WHAT YOU WILL DO:
Take every line from the data that has the word "introduced" in it.

(Stored data)
__________

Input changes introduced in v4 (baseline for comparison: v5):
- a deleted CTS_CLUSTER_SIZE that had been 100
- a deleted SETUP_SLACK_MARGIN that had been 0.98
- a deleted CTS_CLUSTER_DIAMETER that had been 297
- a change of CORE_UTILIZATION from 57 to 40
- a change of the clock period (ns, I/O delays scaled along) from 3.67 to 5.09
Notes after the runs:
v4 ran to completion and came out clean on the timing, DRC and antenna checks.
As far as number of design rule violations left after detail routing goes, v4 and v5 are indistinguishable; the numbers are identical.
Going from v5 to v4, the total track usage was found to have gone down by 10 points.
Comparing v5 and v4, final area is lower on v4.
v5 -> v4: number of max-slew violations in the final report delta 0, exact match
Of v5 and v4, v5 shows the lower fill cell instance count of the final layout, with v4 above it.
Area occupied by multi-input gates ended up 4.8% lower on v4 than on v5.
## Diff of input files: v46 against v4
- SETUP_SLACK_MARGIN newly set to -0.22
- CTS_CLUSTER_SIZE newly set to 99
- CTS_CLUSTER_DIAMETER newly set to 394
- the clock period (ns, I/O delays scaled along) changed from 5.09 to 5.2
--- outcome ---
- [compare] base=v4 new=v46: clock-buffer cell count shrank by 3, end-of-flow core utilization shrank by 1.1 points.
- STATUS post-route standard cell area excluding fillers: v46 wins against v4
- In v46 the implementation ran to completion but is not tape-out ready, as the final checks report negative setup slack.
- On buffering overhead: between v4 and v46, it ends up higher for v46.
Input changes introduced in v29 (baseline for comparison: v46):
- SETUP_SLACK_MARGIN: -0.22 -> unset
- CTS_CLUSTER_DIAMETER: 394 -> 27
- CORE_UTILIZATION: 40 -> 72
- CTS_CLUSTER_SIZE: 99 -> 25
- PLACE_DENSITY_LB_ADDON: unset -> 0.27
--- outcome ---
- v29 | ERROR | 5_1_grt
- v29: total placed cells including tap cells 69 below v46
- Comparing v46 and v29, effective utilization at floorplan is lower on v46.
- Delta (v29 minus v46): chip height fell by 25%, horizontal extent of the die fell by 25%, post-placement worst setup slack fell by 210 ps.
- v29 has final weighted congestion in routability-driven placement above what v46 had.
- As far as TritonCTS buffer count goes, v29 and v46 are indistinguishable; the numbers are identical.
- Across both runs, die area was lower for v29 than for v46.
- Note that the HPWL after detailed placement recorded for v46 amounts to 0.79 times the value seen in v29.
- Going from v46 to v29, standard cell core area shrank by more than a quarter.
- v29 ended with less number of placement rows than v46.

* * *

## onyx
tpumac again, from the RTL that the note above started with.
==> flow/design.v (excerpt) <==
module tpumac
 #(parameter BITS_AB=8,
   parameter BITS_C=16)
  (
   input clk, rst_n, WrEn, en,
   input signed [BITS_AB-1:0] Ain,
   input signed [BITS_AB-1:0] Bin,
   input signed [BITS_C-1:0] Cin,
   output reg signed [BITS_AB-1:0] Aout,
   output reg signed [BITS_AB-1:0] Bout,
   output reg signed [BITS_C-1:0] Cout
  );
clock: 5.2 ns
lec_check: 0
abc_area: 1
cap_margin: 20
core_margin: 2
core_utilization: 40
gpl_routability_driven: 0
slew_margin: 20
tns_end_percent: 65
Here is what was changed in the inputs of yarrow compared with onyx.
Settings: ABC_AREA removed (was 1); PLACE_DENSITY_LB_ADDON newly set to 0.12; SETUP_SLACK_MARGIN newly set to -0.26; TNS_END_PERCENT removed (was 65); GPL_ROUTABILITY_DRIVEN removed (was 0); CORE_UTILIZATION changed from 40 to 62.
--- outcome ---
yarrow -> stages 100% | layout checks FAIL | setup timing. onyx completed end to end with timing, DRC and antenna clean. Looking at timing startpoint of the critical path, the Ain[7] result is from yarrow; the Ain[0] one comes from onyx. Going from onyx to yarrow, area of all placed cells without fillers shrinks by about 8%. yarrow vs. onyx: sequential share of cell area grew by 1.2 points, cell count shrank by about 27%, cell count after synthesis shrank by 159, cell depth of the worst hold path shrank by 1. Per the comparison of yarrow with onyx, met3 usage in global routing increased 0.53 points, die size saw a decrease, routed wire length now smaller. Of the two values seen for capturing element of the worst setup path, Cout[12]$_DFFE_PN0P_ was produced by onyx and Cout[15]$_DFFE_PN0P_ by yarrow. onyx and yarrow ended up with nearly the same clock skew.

__________

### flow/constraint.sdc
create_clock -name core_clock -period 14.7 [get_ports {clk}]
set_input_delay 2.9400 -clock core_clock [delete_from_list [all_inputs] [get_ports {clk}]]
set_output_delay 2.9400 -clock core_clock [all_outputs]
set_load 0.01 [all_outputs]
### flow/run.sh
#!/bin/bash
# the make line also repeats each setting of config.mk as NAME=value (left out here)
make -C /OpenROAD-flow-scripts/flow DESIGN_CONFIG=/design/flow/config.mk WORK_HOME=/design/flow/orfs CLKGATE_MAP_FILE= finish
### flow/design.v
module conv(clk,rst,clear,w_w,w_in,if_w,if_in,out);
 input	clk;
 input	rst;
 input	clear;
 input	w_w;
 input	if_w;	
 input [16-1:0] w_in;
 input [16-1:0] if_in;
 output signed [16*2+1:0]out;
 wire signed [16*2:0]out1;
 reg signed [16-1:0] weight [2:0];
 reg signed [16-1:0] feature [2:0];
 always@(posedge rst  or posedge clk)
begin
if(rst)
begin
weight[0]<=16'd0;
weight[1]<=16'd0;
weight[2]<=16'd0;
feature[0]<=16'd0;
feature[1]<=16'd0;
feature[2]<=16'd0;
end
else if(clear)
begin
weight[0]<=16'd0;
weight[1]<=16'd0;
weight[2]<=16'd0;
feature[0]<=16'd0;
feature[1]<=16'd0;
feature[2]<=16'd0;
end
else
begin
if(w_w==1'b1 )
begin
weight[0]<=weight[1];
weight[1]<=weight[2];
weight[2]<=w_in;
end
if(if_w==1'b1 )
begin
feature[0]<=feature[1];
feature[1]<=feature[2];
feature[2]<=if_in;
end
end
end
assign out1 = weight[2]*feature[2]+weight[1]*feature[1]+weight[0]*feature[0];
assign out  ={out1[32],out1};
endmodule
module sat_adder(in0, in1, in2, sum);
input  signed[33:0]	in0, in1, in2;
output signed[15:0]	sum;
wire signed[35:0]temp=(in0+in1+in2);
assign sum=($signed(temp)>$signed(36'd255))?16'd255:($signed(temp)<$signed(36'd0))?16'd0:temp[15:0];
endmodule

__________

RESPONSE BOX:
Input changes introduced in v4 (baseline for comparison: v5):
Input changes introduced in v29 (baseline for comparison: v46):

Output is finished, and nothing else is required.